En un sentido parecido lo expresaba Ingeborg Bachmann al afirmar que “son todavía muchísimas las personas que no mueren, sino que son asesinadas”, apuntando a un crimen en el cual no corre la sangre, síntoma de una enfermedad que era, según ella, enfermedad del mundo y de la época. Sigue siéndolo de la nuestra. También hoy los procesos de aniquilación se suceden por doquier. Eventualmente, una inundación puede hacer que se descubra uno de sus cadáveres, como sucedió con la joven rumana encerrada en un sótano de un club en Estepona, que murió ahogada en las inundaciones del mes de diciembre del pasado año. ¿Cuántas mujeres en cuántos sótanos están siendo privadas de libertad en este momento? Imposible saberlo. Pero sus asesinos viven entre nosotros.
La mayoría de las veces se diría que estamos en paz, esa paz aparente de problemas privatizados (tu problema privado en el trabajo, tu problema doméstico, tu problema familiar) y la guerra, allá lejos, reducida a unas franjas horarias que podemos fácilmente evitar. Solo de vez en cuando una imagen interrumpe el letargo: un niño en estado de conmoción salvado de un bombardeo alimenta nuestra buena conciencia y por un tiempo, tan breve como el que su imagen tarda en desaparecer de nuestras pantallas, nos preocupamos. Pero la bolsa que hemos llenado en el supermercado necesita que alguien la vacíe al llegar a casa y distribuya el contenido en su lugar asignado: los cereales, las galletas, lo que sea… ¿Qué podrías hacer tú, tan minúscula frente a una injusticia tan grande? Nada. La rutina se encarga del resto. Otros cereales, más galletas. Hay que ir a trabajar. Es mejor no pensarlo demasiado. No conoces a ese niño. Sería patológico llorar por un desconocido. Así tampoco consigues nada. Lo realmente importante es acallar la certeza de que, aun sin desearlo -no lo deseas- somos responsables de esas muertes en vida que externalizamos en campos de refugiados en terceros países, lejos de nuestra vista y de nuestra conciencia, a la distancia suficiente que nos permite cambiar de canal o, mejor aún, conseguir que deje de aparecer en cualquier canal.

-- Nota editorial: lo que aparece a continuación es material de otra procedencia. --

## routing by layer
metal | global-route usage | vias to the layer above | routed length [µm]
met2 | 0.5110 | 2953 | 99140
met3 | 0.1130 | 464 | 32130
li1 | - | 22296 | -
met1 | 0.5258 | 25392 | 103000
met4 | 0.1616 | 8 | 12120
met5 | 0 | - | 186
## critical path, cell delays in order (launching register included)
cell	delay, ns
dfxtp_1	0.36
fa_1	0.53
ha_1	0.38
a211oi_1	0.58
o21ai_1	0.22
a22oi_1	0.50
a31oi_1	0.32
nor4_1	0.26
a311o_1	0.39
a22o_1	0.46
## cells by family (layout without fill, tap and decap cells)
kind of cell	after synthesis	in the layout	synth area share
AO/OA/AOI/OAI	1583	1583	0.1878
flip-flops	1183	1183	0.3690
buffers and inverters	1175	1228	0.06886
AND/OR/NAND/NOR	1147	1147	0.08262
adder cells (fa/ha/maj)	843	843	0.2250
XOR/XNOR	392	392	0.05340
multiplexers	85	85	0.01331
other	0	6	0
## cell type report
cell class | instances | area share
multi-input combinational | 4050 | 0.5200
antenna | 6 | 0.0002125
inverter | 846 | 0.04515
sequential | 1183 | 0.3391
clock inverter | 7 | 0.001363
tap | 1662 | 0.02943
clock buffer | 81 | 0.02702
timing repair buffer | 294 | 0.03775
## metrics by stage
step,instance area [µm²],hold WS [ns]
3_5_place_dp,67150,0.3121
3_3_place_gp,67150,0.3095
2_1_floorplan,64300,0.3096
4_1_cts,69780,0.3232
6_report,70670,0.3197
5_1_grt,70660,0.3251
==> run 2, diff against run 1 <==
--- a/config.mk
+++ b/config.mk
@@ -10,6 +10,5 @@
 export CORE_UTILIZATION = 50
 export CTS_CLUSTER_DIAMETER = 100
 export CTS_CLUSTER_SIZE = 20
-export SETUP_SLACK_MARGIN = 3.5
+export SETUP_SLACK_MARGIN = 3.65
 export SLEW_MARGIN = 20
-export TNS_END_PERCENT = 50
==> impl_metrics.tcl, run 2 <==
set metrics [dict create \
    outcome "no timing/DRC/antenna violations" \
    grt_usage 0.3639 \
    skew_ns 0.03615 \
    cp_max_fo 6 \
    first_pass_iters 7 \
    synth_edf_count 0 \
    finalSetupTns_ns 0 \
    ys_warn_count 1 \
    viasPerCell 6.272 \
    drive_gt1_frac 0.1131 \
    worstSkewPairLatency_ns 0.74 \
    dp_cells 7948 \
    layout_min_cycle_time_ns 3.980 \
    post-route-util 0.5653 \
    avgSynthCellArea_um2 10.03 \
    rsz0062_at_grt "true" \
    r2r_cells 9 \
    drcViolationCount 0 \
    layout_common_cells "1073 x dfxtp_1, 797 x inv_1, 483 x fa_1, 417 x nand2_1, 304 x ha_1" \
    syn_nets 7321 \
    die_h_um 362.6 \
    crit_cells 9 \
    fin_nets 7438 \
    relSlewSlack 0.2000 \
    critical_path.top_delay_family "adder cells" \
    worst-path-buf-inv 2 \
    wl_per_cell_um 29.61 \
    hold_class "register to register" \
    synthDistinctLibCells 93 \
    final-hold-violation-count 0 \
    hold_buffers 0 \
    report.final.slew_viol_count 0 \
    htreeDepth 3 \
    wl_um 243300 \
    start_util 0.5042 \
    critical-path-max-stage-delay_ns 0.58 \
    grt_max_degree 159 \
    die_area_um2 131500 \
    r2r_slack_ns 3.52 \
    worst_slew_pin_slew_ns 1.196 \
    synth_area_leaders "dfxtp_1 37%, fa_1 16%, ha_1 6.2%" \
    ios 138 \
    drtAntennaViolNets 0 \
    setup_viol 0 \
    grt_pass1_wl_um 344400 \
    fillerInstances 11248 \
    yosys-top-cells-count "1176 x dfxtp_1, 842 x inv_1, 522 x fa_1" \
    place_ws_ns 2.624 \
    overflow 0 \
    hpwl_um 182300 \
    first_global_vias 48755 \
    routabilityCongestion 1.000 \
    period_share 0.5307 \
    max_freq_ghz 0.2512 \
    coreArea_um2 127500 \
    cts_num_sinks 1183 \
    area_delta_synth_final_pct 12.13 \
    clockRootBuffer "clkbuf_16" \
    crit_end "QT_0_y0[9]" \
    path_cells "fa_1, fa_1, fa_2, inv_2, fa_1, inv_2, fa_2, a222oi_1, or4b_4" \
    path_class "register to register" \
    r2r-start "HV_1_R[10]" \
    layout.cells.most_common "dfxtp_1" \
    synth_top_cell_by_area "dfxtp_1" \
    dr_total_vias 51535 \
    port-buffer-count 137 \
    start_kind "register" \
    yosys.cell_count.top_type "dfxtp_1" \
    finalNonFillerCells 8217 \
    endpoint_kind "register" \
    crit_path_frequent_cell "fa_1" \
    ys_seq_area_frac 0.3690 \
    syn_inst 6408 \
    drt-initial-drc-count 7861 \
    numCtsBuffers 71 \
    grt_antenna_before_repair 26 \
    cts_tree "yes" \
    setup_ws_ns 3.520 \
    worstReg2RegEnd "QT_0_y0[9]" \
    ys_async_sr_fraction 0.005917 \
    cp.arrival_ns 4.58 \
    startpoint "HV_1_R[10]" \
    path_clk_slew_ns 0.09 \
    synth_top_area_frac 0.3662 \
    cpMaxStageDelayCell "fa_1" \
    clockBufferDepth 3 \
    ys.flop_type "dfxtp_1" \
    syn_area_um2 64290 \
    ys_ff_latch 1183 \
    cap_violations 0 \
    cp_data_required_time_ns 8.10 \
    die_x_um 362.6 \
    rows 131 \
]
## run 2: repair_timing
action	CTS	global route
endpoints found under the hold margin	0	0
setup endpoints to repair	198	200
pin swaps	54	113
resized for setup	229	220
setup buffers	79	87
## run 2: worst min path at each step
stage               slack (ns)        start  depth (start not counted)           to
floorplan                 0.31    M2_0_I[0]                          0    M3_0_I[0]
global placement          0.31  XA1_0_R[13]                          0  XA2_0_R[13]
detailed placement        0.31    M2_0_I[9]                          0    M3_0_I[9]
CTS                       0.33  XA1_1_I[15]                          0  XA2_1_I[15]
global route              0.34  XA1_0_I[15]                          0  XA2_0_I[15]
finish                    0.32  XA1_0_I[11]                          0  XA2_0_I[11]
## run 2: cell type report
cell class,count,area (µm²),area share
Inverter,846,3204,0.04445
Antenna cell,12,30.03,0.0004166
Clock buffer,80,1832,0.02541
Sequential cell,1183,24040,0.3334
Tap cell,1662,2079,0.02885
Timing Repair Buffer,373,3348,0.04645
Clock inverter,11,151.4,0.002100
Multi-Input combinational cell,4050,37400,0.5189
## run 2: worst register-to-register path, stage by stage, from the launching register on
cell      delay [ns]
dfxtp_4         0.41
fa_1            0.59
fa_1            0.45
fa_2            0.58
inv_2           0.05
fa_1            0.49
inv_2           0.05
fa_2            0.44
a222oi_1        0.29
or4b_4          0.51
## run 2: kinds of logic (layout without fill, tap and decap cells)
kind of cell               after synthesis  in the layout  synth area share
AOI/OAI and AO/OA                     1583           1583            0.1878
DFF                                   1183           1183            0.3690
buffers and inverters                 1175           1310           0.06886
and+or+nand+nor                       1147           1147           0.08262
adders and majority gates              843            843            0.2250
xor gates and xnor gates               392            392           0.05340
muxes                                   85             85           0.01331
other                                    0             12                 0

No. Oficialmente no estamos en guerra, aunque la crueldad del mundo nos sorprenda sin cesar: en la pantalla del móvil y de la televisión; al pasar las páginas de economía, en el periódico; al escuchar, al otro lado de la pared, la discusión diaria de los vecinos. Sí, también ahí. ¿Por qué él se enfurece siempre tanto? ¿Tendrá que ver con llevar o no la razón? Ella apenas abre la boca. La discusión desaparece al subir el volumen de la radio en los auriculares. Todos tenemos problemas. Lo peor son los niños; ellos no pueden subir otro volumen que el de su voz y acaban reproduciendo los insultos que oyen en casa (basta escucharlos una vez para sentir un escalofrío).
Bachmann lo decía con claridad: “La guerra, la verdadera guerra no es más que el estallido de esa guerra que es la paz”.
Nadie desea mirar a los ojos a una realidad hecha crimen. Es preferible pensar que vivimos en una sociedad en la que hay solo algunos desperfectos, demasiadas víctimas. Pero deja ya de darle tantas vueltas. Se hace tarde y mañana hay que ir a trabajar. La rutina prepara así el engranaje para el correcto funcionamiento del mundo.
Otra noche más, casi en silencio -y bien podría ser un grito-, digo mierda antes de apagar la luz.